• _What you should do_: Repeat word for word every line of the data below, from the first through the line containing "always_comb begin", and stop there.
*** Opening Information provided ***
==> src/rtl/subleq_loader.sv <==
// Boot-time program loader for the SUBLEQ processor: accepts a length-prefixed,
// checksummed word stream and writes it into RAM from address 0, releasing cpu_reset on success.
module subleq_loader #(
  parameter int ADDR_WIDTH = 8,
  parameter int DATA_WIDTH = 16
) (
  input  logic                  clk,
  input  logic                  reset,
  input  logic                  start,
  input  logic                  in_valid,
  input  logic [DATA_WIDTH-1:0] in_data,
  output logic                  in_ready,
  output logic                  ram_we,
  output logic [ADDR_WIDTH-1:0] ram_addr,
  output logic [DATA_WIDTH-1:0] ram_wdata,
  output logic                  cpu_reset,
  output logic                  busy,
  output logic                  done,
  output logic                  error
);

  localparam int unsigned MAX_LEN = 2 ** ADDR_WIDTH;

  typedef enum logic [2:0] {
    S_IDLE,
    S_LEN,
    S_LOAD,
    S_CHECK,
    S_DONE,
    S_ERR
  } state_e;

  state_e                state_q, state_d;
  logic [ADDR_WIDTH:0]   len_q, len_d;
  logic [ADDR_WIDTH:0]   cnt_q, cnt_d;
  logic [DATA_WIDTH-1:0] sum_q, sum_d;
  logic                  we_q, we_d;
  logic [ADDR_WIDTH-1:0] addr_q, addr_d;
  logic [DATA_WIDTH-1:0] wdata_q, wdata_d;
  logic                  xfer;

  assign in_ready  = (state_q == S_LEN) || (state_q == S_LOAD) || (state_q == S_CHECK);
  assign busy      = in_ready;
  assign done      = (state_q == S_DONE);
  assign error     = (state_q == S_ERR);
  assign cpu_reset = (state_q != S_DONE);
  assign xfer      = in_valid && in_ready;

  assign ram_we    = we_q;
  assign ram_addr  = addr_q;
  assign ram_wdata = wdata_q;

  always_comb begin
    // NOTE: every variable gets a default first so no path can infer a latch.
    state_d = state_q;
    len_d   = len_q;
    cnt_d   = cnt_q;
    sum_d   = sum_q;
    we_d    = 1'b0;
    addr_d  = addr_q;
    wdata_d = wdata_q;

    unique case (state_q)
      S_IDLE: begin
        if (start) state_d = S_LEN;
      end
      S_LEN: begin
        if (xfer) begin
          len_d = in_data[ADDR_WIDTH:0];
          cnt_d = '0;
          sum_d = '0;
          if (in_data == '0)                state_d = S_CHECK;
          else if (32'(in_data) > MAX_LEN)  state_d = S_ERR;
          else                              state_d = S_LOAD;
        end
      end
      S_LOAD: begin
        if (xfer) begin
          we_d    = 1'b1;
          addr_d  = cnt_q[ADDR_WIDTH-1:0];
          wdata_d = in_data;
          sum_d   = sum_q + in_data;
          cnt_d   = cnt_q + 1'b1;
          if (cnt_q + 1'b1 == len_q) state_d = S_CHECK;
        end
      end
      S_CHECK: begin
        if (xfer) state_d = (in_data == sum_q) ? S_DONE : S_ERR;
      end
      S_DONE, S_ERR: begin
        if (start) begin
          state_d = S_LEN;
          cnt_d   = '0;
          sum_d   = '0;
        end
      end
      default: state_d = S_IDLE;
    endcase
  end

  // NOTE: sequential state uses non-blocking assignments so all registers update together.
  always_ff @(posedge clk) begin
    if (reset) begin
      state_q <= S_IDLE;
      len_q   <= '0;
      cnt_q   <= '0;
      sum_q   <= '0;
      we_q    <= 1'b0;
      addr_q  <= '0;
      wdata_q <= '0;
    end else begin
      state_q <= state_d;
      len_q   <= len_d;
      cnt_q   <= cnt_d;
      sum_q   <= sum_d;
      we_q    <= we_d;
      addr_q  <= addr_d;
      wdata_q <= wdata_d;
    end
  end

endmodule

==> config.mk <==
export PLATFORM = sky130hd
export DESIGN_NAME = subleq_loader
export DESIGN_NICKNAME = d
export VERILOG_FILES = /design/src/rtl/subleq_loader.sv
export SDC_FILE = /design/constraint.sdc
export NUM_CORES = 1
export LEC_CHECK = 0
export ABC_CLOCK_PERIOD_IN_PS = 2600
export CORE_MARGIN = 2
export CORE_UTILIZATION = 40
export DETAILED_ROUTE_END_ITERATION = 6
export GPL_TIMING_DRIVEN = 1
export SYNTH_ARGS = -nofsm -noshare
export SYNTH_HDL_FRONTEND = slang
export SYNTH_SLANG_ARGS = --single-unit
export TNS_END_PERCENT = 100
==> constraint.sdc <==
create_clock -name clk -period 2.6 [get_ports clk]
set_input_delay 0.26 -clock clk [delete_from_list [all_inputs] [get_ports clk]]
set_output_delay 0.26 -clock clk [all_outputs]
set_load 0.01 [all_outputs]
==> run_results.csv, run 1 <==
group,metric,value,unit
layout,area_growth,26.94,%
hold_path,hp-start,"reset",
logic_synthesis,syn-instance-count,443,
setup_path,timing.rr.start,"state_q[0]",
setup_path,critPathRequiredTime,2.84,ns
floorplan,io_pins,50,
clock_network,cts_hold_buf,0,
global_route,grt_overflow,0,
logic_synthesis,yosysTopAreaCell,"dfxtp_1",
route,vias_per_cell,5.501,
power_and_ir_drop,vdd_drop_max,248.5,uV
timing,hold_viol_final,0,
route,drc,0,
route,route.met3.wl,481,um
timing,tns,0,ns
logic_synthesis,synth_edf_count,0,
global_route,grt_max_degree,42,
logic_synthesis,ys_types,57,
logic_synthesis,synth_seq_area_share,35.77,%
floorplan,dieArea,9435,um^2
global_route,grt_usage,20.85,%
logic_synthesis,synth_seq_cells,62,
timing,grt_setup_unrepaired,"false",
route,wl_per_cell,15.82,um
logic_synthesis,syn_nets,480,
clock_network,cts_tree,"done",
route,firstDrtPassIters,4,
clock_network,cts_resized,0,
setup_path,cp-end-kind,"flip-flop",
timing,fin_skew,0.008707,ns
route,vias,3394,
logic_synthesis,ys.warnings.count,0,
hold_path,worstHoldPathCells,2,
logic_synthesis,ys.flop_type,"dfxtp_1",
logic_synthesis,synthArstFlopShare,0,%
power_and_ir_drop,total_power,0.002372,W
clock_network,cts_htree_levels,3,
power_and_ir_drop,powerDensity,538.7,nW/um^2
timing,setup_viol,0,
clock_network,cts_buffer_depth,2,
setup_path,r2r_cells,5,
logic_synthesis,synth_commonest_cells,"nand2_1, dfxtp_1, a21oi_1, nor2_1",
logic_synthesis,yosysMostFrequentCell,"nand2_1",
logic_synthesis,avgSynthCellArea,7.832,um^2
logic_synthesis,synth_top_area_share,35.77,%
flow_run,maxCapViolCount,0,
timing,fmax,0.4360,GHz
clock_network,cts_buffers,9,
setup_path,critical_path.startpoint_type,"primary input",
setup_path,crit_start,"in_data[0]",
layout,post-route-util,53.07,%
setup_path,r2r_setup_slack,0.38,ns
placement,dpl.hpwl,7203,um
timing,relSlewSlack,23.81,%
floorplan,core_area,8299,um^2
clock_network,cts.clk_slew.worst_paths,0.08,ns
clock_network,post_cts_buffers,0,
setup_path,crit_fanout,2,
timing,maxSlewViolCount,0,
route,wl,9758,um
clock_network,clkLatencyLatePin,0.34,ns
clock_network,ctsRootBufferMaster,"clkbuf_8",
clock_network,clkSinkCount,62,
route,drt_iter0_drc,129,
layout,fin_area,4404,um^2
run_status,outcome,"complete, no violations",
timing,final.min_clock_period,2.294,ns
timing,fin_crit_sh,88.22,%
placement,gp_congestion,0.9406,
global_route,grt_pass1_vias,3174,
route,ant_nets,0,
floorplan,start_util,41.81,%
power_and_ir_drop,p_leak,1.620,nW
floorplan,die_w,97.14,um
floorplan,die_height,97.14,um
global_route,antenna_found_initial,0,
route,met2WireLength,4760,um
timing,timing.final.ws_setup,0.3063,ns
layout,antenna_cells,0,
hold_path,hold_path.class,"primary input to flip-flop",
global_route,grt_pass1_wl,15840,um
setup_path,crit_arrival,2.53,ns
placement,place_area,4160,um^2
layout,nets,544,
layout,fill_cells,846,
route,routed.top_layer,"met4",
logic_synthesis,syn-cell-area,3470,um^2
timing,worst_pin_slew,1.139,ns
placement,place_ws,-0.01360,ns
floorplan,placement_rows,33,
setup_path,worstSetupPathType,"primary input to flip-flop",
route,met1_length,4326,um
layout,drive_above_1_share,10.55,%
placement,port_buffers,49,
logic_synthesis,synth_area_leaders,"dfxtp_1, nand2_1, a21oi_1, ha_1, xnor2_1",
where the power goes:
group	leakage, nW	total (W)	internal (W)	switching (W)
sequential	0.500	0.000990	0.000966	0.0000245
combinational	0.999	0.000326	0.000140	0.000186
clock	0.120	0.00106	0.000642	0.000414
registers in the layout, summed over array words and instances, names as in the netlist:
name,flops
sum_q,16
len_q,9
ram_wdata,16
ram_addr,8
ram_we,1
cnt_q,9
state_q,3
worst paths after layout:
path / end
hold / removal: sum_q[5]
setup reg to reg: sum_q[4]
hold reg to reg: ram_wdata[15]
setup / recovery: sum_q[12]
kinds of logic (layout without fill, tap and decap cells):
group,count (synthesis),after routing,share of synthesized area (%)
simple gates,191,191,25.93
fa+ha+maj,17,17,6.347
flops,62,62,35.77
buf+inv,29,98,4.580
xor+xnor,24,24,6.058
mux,2,2,0.6130
compound gates,118,118,20.70
placed cells by master, fill, tap and decap left out, drive strengths merged, types with 4 or more instances in the layout:
cell	instances
a211oi	5
a21o	7
a21oi	56
a22oi	4
buf	30
clkbuf	9
clkdlybuf4s50	48
dfxtp	62
ha	16
inv	6
nand2	98
nand3	14
nand3b	6
nor2	25
nor2b	4
nor3	14
nor4	10
o21a	4
o21ai	21
xnor2	16
xor2	8
worst max-delay path, stage by stage:
cell,delay (ns)
clkdlybuf4s50_1,0.47
ha_1,0.26
fa_1,0.39
a21o_1,0.20
nand4_1,0.10
and3_1,0.21
nor4_1,0.08
or3_1,0.31
a32o_1,0.25
metrics by stage:
stage,hold slack [ns],std cells
floorplan,0.3960,443
global placement,0.4419,601
detailed placement,0.4453,601
CTS,0.2745,617
global route,0.3107,617
finish,0.2784,617
per-layer routing:
layer | vias to the layer above | global-route usage, %
li1 | 1699 | -
met4 | 0 | 7.042
met1 | 1593 | 26.21
met3 | 21 | 3.741
met5 | - | 0
met2 | 81 | 36.00
layout make-up:
type | instances | area, um^2 | share of cell area [%]
multi-input cells | 352 | 2069 | 46.99
well taps | 105 | 131.4 | 2.983
flip-flops and latches | 62 | 1241 | 28.18
clock inverters | 7 | 120.1 | 2.727
clock buffers | 9 | 123.9 | 2.813
inverters | 4 | 15.01 | 0.3409
repair buffers | 78 | 703.2 | 15.97
No activity file was read; power rests on OpenSTA's default activity.
==> run 2: changes to the inputs <==
--- a/config.mk
+++ b/config.mk
@@ -6,10 +6,12 @@
 export NUM_CORES = 1
 export LEC_CHECK = 0
 export ABC_CLOCK_PERIOD_IN_PS = 2600
+export CORE_ASPECT_RATIO = 1.75
 export CORE_MARGIN = 2
 export CORE_UTILIZATION = 40
 export DETAILED_ROUTE_END_ITERATION = 6
 export GPL_TIMING_DRIVEN = 1
+export HOLD_SLACK_MARGIN = 0.05
 export SYNTH_ARGS = -nofsm -noshare
 export SYNTH_HDL_FRONTEND = slang
 export SYNTH_SLANG_ARGS = --single-unit
==> run 2 against run 1 <==
Against the previous run: design area up 2.5%; cell count up 2.6%; critical path depth decreased by 1; worst hold slack gained 0.023 ns.
==> run_results.csv, run 2 (same netlist as run 1, synthesis figures left out) <==
group,metric,value,unit
run_status,outcome,"complete, no violations",
timing,grt_setup_unrepaired,"false",
layout,nets,548,
clock_network,cts_buffer_depth,2,
clock_network,post_cts_buffers,0,
setup_path,critPathRequiredTime,2.80,ns
route,wl,10260,um
setup_path,critical_path.startpoint_type,"primary input",
floorplan,die_w,74.40,um
setup_path,crit_arrival,2.47,ns
layout,fin_area,4514,um^2
timing,relSlewSlack,25.33,%
route,drt_iter0_drc,144,
setup_path,r2r_cells,6,
clock_network,cts_htree_levels,3,
placement,dpl.hpwl,8041,um
global_route,grt_pass1_vias,3434,
floorplan,die_height,127.2,um
layout,antenna_cells,0,
layout,final_cell_mix,"nand2_1, dfxtp_1, a21oi_1",
timing,maxSlewViolCount,0,
power_and_ir_drop,powerDensity,569.3,nW/um^2
setup_path,worstSetupPathType,"primary input to flip-flop",
floorplan,core_area,8558,um^2
global_route,grt_max_degree,56,
floorplan,io_pins,50,
flow_run,maxCapViolCount,0,
layout,final_common_cell,"nand2_1",
route,vias_per_cell,5.378,
floorplan,dieArea,9464,um^2
layout,seqCellArea,1241,um^2
global_route,grt_usage,23.24,%
power_and_ir_drop,p_leak,1.672,nW
timing,final.min_clock_period,2.278,ns
floorplan,start_util,40.54,%
timing,setup_viol,0,
setup_path,cp_cell_sequence,"clkdlybuf4s50_1 -> ha_1 -> or4b_1 -> or4_1 -> o21ai_2 -> nor4_1 -> a31oi_1 -> o21ai_1",
timing,fmax,0.4390,GHz
timing,hold_viol_final,0,
global_route,grt_overflow,0,
setup_path,crit_fanout,2,
clock_network,cts_buffers,9,
setup_path,slowest_stage,"or4b_1",
power_and_ir_drop,vdd_drop_max,341.9,uV
timing,tns,0,ns
timing,fin_skew,0.007301,ns
route,vias,3404,
clock_network,cts_tree,"done",
setup_path,critPathMaxStageDelay,0.57,ns
clock_network,ctsRootBufferMaster,"clkbuf_16",
layout,fill_cells,891,
timing,worst_pin_slew,1.116,ns
hold_path,worstHoldPathCells,4,
layout,drive_above_1_share,11.24,%
global_route,grt_pass1_wl,16540,um
layout,multi_input_area,2069,um^2
timing,fin_crit_sh,87.62,%
floorplan,placement_rows,45,
setup_path,cp-end-kind,"flip-flop",
clock_network,cts.clk_slew.worst_paths,0.05,ns
route,drc,0,
clock_network,cts_hold_buf,0,
hold_path,hold_path.class,"primary input to flip-flop",
placement,place_area,4205,um^2
route,firstDrtPassIters,5,
layout,area_growth,30.11,%
clock_network,clkLatencyLatePin,0.33,ns
global_route,antenna_found_initial,0,
power_and_ir_drop,total_power,0.002570,W
route,ant_nets,0,
clock_network,cts_resized,0,
clock_network,clkSinkCount,62,
placement,port_buffers,49,
route,wl_per_cell,16.20,um
placement,gp_congestion,0.9004,
## run 2: cell types whose count changed in the layout (fill, tap and decap cells not counted), sizes merged
| cell | change |
|---|---|
| clkbuf | +2 |
| buf | +4 |
| clkinv | +1 |
| bufinv | -2 |
| inv | -1 |
## run 2: critical path, delay by kind of cell
family                     cells  cell delay, ns
buffers and inverters          1            0.45
and+or+nand+nor                3            1.07
adders and majority gates      1            0.31
AOI/OAI and AO/OA              3            0.39
## run 2: worst paths after layout
kind	slack [ns]	startpoint	endpoint
hold / removal	0.30	reset	cnt_q[7]
setup / recovery	0.32	in_data[2]	state_q[0]
setup reg to reg	0.39	state_q[0]	sum_q[3]
hold reg to reg	0.45	ram_addr[3]	ram_addr[3]
## run 2: cell type report
cell class / instances / share of cell area (%)
Timing Repair Buffer: 82 / 16.24
Clock buffer: 11 / 5.599
Inverter: 4 / 0.3326
Tap cell: 117 / 3.243
Multi-Input combinational cell: 352 / 45.84
Sequential cell: 62 / 27.49
Clock inverter: 5 / 1.247
## run 2: per-stage QoR
stage / instances / util [%] / hold WS (ns) / setup WS (ns)
global placement: 617 / 49.14 / 0.4406 / 0.0009690
detailed placement: 617 / 49.14 / 0.4461 / -0.02188
floorplan: 443 / - / 0.3960 / 0.5077
finish: 633 / 52.75 / 0.3011 / 0.3219
CTS: 633 / 52.75 / 0.2939 / 0.3229
global route: 633 / 52.75 / 0.3286 / 0.1973
## run 2: where the power goes
group	switching (W)	internal [W]
Combinational	0.000198	0.000147
Sequential	0.0000183	0.000967
Clock	0.000446	0.000793
Total	0.000662	0.00191
## run 2: per-layer routing
| layer | vias up | track usage, % | wire length, um |
|---|---|---|---|
| met2 | 77 | 43.68 | 5865 |
| met5 | - | 0 | 0 |
| met1 | 1592 | 22.71 | 3670 |
| li1 | 1704 | - | - |
| met3 | 31 | 3.470 | 249 |
| met4 | 0 | 13.66 | 471 |
==> run 3: changes to the inputs <==
--- a/config.mk
+++ b/config.mk
@@ -8,7 +8,7 @@
 export ABC_CLOCK_PERIOD_IN_PS = 2600
 export CORE_ASPECT_RATIO = 1.75
 export CORE_MARGIN = 2
-export CORE_UTILIZATION = 40
+export CORE_UTILIZATION = 25
 export DETAILED_ROUTE_END_ITERATION = 6
 export GPL_TIMING_DRIVEN = 1
 export HOLD_SLACK_MARGIN = 0.05
==> run 3 against run 2 <==
Against the previous run: register-to-register slack improved by 0.04 ns; via count increased by 1.6%; utilization decreased by 20 points; critical path type unchanged; critical endpoint unchanged; largest power group unchanged.
==> run_results.csv, run 3 (same netlist as run 1, synthesis figures left out) <==
group,metric,value,unit
placement,gp_congestion,0.9151,
setup_path,crit_start,"in_data[4]",
layout,nets,542,
route,vias,3457,
clock_network,cts_resized,0,
floorplan,placement_rows,57,
layout,stdcell_count,687,
global_route,grt_max_degree,56,
floorplan,dieArea,14870,um^2
clock_network,ctsRootBufferMaster,"clkbuf_16",
setup_path,r2r_cells,7,
clock_network,cts_buffer_depth,2,
setup_path,crit-reg2reg-capture,"sum_q[3]",
layout,area_growth,30.04,%
setup_path,crit_fanout,2,
hold_path,hold_path.class,"primary input to flip-flop",
floorplan,io_pins,50,
global_route,antenna_found_initial,0,
power_and_ir_drop,p_leak,1.624,nW
setup_path,cp-end-kind,"flip-flop",
timing,relSlewSlack,32.44,%
route,vias_per_cell,5.032,
hold_path,min_delay_worst_endpoint,"cnt_q[7]",
floorplan,start_util,25.34,%
timing,grt_setup_unrepaired,"false",
timing,worst_pin_slew,1.010,ns
power_and_ir_drop,vdd_drop_max,246.9,uV
clock_network,cts_tree,"done",
timing,hold_viol_final,0,
layout,final_common_cell,"nand2_1",
placement,placed_cells,671,
floorplan,core_area,13690,um^2
layout,fin_area,4512,um^2
route,drc,0,
clock_network,cts.clk_slew.worst_paths,0.05,ns
global_route,grt_pass1_vias,3476,
setup_path,timing.rr.start,"state_q[2]",
timing,timing.final.ws_setup,0.3294,ns
floorplan,die_height,159.8,um
placement,place_area,4235,um^2
timing,tns,0,ns
clock_network,post_cts_buffers,0,
placement,dpl.hpwl,8129,um
route,wl,10450,um
setup_path,critical_path.startpoint_type,"primary input",
timing,setup_viol,0,
setup_path,critPathRequiredTime,2.79,ns
layout,antenna_cells,0,
timing,fmax,0.4404,GHz
setup_path,crit_arrival,2.46,ns
placement,place_ws,0.009998,ns
clock_network,cts_buffers,9,
flow_run,maxCapViolCount,0,
global_route,grt_usage,14.63,%
timing,final.min_clock_period,2.271,ns
clock_network,clkSinkCount,62,
layout,drive_above_1_share,10.00,%
route,wl_per_cell,15.22,um
hold_path,worstHoldPathCells,4,
run_status,outcome,"complete, no violations",
timing,fin_crit_sh,87.33,%
power_and_ir_drop,powerDensity,536.4,nW/um^2
route,drt_iter0_drc,259,
placement,port_buffers,49,
setup_path,worstSetupPathType,"primary input to flip-flop",
timing,maxSlewViolCount,0,
hold_path,hp-start,"reset",
timing,fin_skew,0.002084,ns
layout,final_cell_mix,"nand2_1, dfxtp_1, a21oi_1",
setup_path,r2r_setup_slack,0.43,ns
global_route,grt_pass1_wl,17170,um
clock_network,cts_hold_buf,0,
route,firstDrtPassIters,4,
floorplan,die_w,93.06,um
route,ant_nets,0,
global_route,grt_overflow,0,
clock_network,clkLatencyLatePin,0.33,ns
clock_network,cts_htree_levels,3,
-- run 3: cell count changes in the layout (fill, tap and decap cells not counted), sizes merged --
cell	previous run	this run
buf	34	28
bufinv	1	0
clkinvlp	1	2
-- run 3: critical path: stages --
cell and delay [ns]:
clkdlybuf4s50_1 0.49, ha_1 0.34, or4b_1 0.46, or4_1 0.42, o21ai_2 0.16, nor4_1 0.07, a31oi_1 0.18, o21ai_1 0.08
-- run 3: how the worst max path moves through the flow --
stage          cells past startpoint    endpoint  slack, ns
6_report                           8  state_q[0]       0.33
3_3_place_gp                       8  state_q[0]       0.03
5_1_grt                            8   sum_q[15]       0.12
2_1_floorplan                      8   sum_q[12]       0.51
3_5_place_dp                       8  state_q[0]       0.01
4_1_cts                            8  state_q[0]       0.34
-- run 3: metrics by stage --
step / hold slack, ns / total power (W) / utilization (%)
2_1_floorplan: 0.3960 / 0.001203 / -
3_3_place_gp: 0.4401 / 0.001331 / 30.93
3_5_place_dp: 0.4456 / 0.001335 / 30.93
4_1_cts: 0.2869 / 0.002444 / 32.95
5_1_grt: 0.3273 / 0.002521 / 32.95
6_report: 0.2933 / 0.002420 / 32.95
-- run 3: layer usage --
| layer | global-route usage (%) | vias to the layer above | share of wire (%) |
|---|---|---|---|
| met1 | 14.54 | 1647 | 37 |
| met2 | 27.57 | 87 | 56 |
| li1 | - | 1699 | - |
| met4 | 7.821 | 0 | 3.4 |
| met3 | 3.019 | 24 | 3.5 |
| met5 | 0 | - | 0 |
-- run 3: power breakdown --
part	internal, W	total, W	switching [W]
Combinational	0.000134	0.000320	0.000186
Sequential	0.000967	0.000994	0.0000264
Clock	0.000670	0.00111	0.000436
Total	0.00177	0.00242	0.000648
-- run 3: cell type report --
| type | instances | area [um^2] |
|---|---|---|
| Fill cell | 1467 | 9181 |
| Multi-Input combinational cell | 352 | 2069 |
| Sequential cell | 62 | 1241 |
| Timing Repair Buffer | 76 | 688.2 |
| Clock buffer | 11 | 242.7 |
| Tap cell | 177 | 221.5 |
| Clock inverter | 5 | 33.78 |
| Inverter | 4 | 15.01 |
*** Closing Information provided ***
• _Answer_:
==> src/rtl/subleq_loader.sv <==
// Boot-time program loader for the SUBLEQ processor: accepts a length-prefixed,
// checksummed word stream and writes it into RAM from address 0, releasing cpu_reset on success.
module subleq_loader #(
  parameter int ADDR_WIDTH = 8,
  parameter int DATA_WIDTH = 16
) (
  input  logic                  clk,
  input  logic                  reset,
  input  logic                  start,
  input  logic                  in_valid,
  input  logic [DATA_WIDTH-1:0] in_data,
  output logic                  in_ready,
  output logic                  ram_we,
  output logic [ADDR_WIDTH-1:0] ram_addr,
  output logic [DATA_WIDTH-1:0] ram_wdata,
  output logic                  cpu_reset,
  output logic                  busy,
  output logic                  done,
  output logic                  error
);

  localparam int unsigned MAX_LEN = 2 ** ADDR_WIDTH;

  typedef enum logic [2:0] {
    S_IDLE,
    S_LEN,
    S_LOAD,
    S_CHECK,
    S_DONE,
    S_ERR
  } state_e;

  state_e                state_q, state_d;
  logic [ADDR_WIDTH:0]   len_q, len_d;
  logic [ADDR_WIDTH:0]   cnt_q, cnt_d;
  logic [DATA_WIDTH-1:0] sum_q, sum_d;
  logic                  we_q, we_d;
  logic [ADDR_WIDTH-1:0] addr_q, addr_d;
  logic [DATA_WIDTH-1:0] wdata_q, wdata_d;
  logic                  xfer;

  assign in_ready  = (state_q == S_LEN) || (state_q == S_LOAD) || (state_q == S_CHECK);
  assign busy      = in_ready;
  assign done      = (state_q == S_DONE);
  assign error     = (state_q == S_ERR);
  assign cpu_reset = (state_q != S_DONE);
  assign xfer      = in_valid && in_ready;

  assign ram_we    = we_q;
  assign ram_addr  = addr_q;
  assign ram_wdata = wdata_q;

  always_comb begin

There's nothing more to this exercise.